Take the data below. Output it exactly from its first line through the line containing "export DESIGN_NAME = fc_layer_top".

Top of Working data

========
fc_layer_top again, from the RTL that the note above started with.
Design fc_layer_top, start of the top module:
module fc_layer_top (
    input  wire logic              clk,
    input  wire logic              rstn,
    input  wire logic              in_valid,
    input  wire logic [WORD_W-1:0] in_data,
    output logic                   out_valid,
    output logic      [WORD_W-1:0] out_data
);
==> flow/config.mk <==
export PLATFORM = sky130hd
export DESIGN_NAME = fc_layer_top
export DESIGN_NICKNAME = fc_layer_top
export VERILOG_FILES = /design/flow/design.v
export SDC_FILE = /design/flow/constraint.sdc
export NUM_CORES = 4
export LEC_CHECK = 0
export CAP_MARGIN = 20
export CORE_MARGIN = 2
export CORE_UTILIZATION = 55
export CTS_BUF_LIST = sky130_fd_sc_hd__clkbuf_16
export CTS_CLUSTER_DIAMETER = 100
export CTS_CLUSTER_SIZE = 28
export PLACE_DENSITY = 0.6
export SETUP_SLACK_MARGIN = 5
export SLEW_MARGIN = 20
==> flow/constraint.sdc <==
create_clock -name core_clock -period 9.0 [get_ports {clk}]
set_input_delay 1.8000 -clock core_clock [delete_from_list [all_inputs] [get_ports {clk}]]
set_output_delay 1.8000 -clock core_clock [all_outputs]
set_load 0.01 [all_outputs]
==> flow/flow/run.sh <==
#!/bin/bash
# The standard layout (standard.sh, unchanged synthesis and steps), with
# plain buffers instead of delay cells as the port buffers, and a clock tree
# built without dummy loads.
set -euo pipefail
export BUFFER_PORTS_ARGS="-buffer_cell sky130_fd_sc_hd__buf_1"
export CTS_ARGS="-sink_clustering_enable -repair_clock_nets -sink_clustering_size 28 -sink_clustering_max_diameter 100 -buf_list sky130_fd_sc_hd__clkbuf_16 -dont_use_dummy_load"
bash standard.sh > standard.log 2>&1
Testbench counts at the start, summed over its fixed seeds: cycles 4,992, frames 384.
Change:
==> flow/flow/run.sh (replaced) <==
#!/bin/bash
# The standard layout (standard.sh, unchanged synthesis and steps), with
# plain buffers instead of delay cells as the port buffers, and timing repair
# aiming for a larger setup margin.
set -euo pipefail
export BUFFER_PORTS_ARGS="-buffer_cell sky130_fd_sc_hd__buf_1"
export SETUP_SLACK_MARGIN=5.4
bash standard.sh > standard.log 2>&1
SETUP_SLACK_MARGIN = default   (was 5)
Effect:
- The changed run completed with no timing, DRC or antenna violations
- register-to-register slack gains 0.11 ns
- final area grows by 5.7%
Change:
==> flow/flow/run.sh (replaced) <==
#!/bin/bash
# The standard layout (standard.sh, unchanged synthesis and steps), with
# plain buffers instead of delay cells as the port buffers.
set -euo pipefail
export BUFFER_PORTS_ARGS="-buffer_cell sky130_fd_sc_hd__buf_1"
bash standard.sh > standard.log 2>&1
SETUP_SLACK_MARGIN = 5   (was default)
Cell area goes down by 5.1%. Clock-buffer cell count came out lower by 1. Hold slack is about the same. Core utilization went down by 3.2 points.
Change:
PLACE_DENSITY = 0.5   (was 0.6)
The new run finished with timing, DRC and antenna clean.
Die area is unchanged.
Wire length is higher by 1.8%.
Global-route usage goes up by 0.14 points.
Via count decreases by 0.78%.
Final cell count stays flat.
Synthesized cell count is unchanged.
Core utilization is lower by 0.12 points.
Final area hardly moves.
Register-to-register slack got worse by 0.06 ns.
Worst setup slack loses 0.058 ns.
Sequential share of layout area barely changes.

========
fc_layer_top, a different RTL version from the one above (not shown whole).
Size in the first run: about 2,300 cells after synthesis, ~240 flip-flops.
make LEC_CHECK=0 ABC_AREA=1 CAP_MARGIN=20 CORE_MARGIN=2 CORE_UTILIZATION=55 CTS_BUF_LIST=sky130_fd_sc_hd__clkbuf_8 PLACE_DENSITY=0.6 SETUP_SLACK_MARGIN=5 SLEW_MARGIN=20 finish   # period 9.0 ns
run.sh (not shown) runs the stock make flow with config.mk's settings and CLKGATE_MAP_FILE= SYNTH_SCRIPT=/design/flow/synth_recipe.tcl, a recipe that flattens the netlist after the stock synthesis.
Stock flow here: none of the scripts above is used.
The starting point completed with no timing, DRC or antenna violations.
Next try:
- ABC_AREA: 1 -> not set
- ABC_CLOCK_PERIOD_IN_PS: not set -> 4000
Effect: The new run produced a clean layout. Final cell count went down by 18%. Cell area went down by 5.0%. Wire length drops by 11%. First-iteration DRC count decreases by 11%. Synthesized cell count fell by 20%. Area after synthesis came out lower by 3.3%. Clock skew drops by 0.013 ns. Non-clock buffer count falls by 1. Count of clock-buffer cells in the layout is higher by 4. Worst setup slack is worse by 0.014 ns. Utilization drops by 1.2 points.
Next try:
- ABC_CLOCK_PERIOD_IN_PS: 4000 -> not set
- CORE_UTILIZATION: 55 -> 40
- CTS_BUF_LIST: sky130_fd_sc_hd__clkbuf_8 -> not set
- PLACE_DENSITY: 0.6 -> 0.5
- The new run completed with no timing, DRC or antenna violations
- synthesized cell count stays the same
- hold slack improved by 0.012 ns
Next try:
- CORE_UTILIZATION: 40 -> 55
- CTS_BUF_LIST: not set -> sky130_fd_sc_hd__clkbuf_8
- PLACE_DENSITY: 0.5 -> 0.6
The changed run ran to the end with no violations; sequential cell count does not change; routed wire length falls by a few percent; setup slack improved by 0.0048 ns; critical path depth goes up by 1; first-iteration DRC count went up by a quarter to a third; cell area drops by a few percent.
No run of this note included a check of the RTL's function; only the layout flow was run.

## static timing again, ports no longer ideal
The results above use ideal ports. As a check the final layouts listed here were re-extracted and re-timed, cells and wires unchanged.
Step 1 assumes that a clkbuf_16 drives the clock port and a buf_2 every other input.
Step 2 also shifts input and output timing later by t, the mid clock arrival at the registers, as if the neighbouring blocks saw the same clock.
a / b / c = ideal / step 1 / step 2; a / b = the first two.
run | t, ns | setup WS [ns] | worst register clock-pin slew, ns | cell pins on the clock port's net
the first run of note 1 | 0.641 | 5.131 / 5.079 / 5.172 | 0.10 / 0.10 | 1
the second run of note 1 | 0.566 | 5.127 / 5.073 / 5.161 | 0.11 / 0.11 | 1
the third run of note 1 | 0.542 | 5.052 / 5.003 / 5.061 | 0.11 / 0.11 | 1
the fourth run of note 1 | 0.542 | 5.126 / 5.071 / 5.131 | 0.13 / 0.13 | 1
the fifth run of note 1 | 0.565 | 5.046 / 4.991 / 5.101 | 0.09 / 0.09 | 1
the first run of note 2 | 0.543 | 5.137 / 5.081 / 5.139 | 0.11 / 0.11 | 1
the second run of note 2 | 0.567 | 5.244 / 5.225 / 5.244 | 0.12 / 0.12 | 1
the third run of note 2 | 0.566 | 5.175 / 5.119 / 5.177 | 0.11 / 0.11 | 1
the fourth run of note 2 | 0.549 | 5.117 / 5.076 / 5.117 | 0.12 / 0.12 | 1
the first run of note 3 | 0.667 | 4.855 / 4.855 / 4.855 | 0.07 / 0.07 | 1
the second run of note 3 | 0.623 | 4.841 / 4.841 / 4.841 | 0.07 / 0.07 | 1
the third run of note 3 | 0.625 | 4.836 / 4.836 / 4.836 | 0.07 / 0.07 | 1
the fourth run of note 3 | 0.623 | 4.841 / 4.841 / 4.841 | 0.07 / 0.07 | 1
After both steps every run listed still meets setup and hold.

Bottom of Working data

_Task answer_.
========
fc_layer_top again, from the RTL that the note above started with.
Design fc_layer_top, start of the top module:
module fc_layer_top (
    input  wire logic              clk,
    input  wire logic              rstn,
    input  wire logic              in_valid,
    input  wire logic [WORD_W-1:0] in_data,
    output logic                   out_valid,
    output logic      [WORD_W-1:0] out_data
);
==> flow/config.mk <==
export PLATFORM = sky130hd
export DESIGN_NAME = fc_layer_top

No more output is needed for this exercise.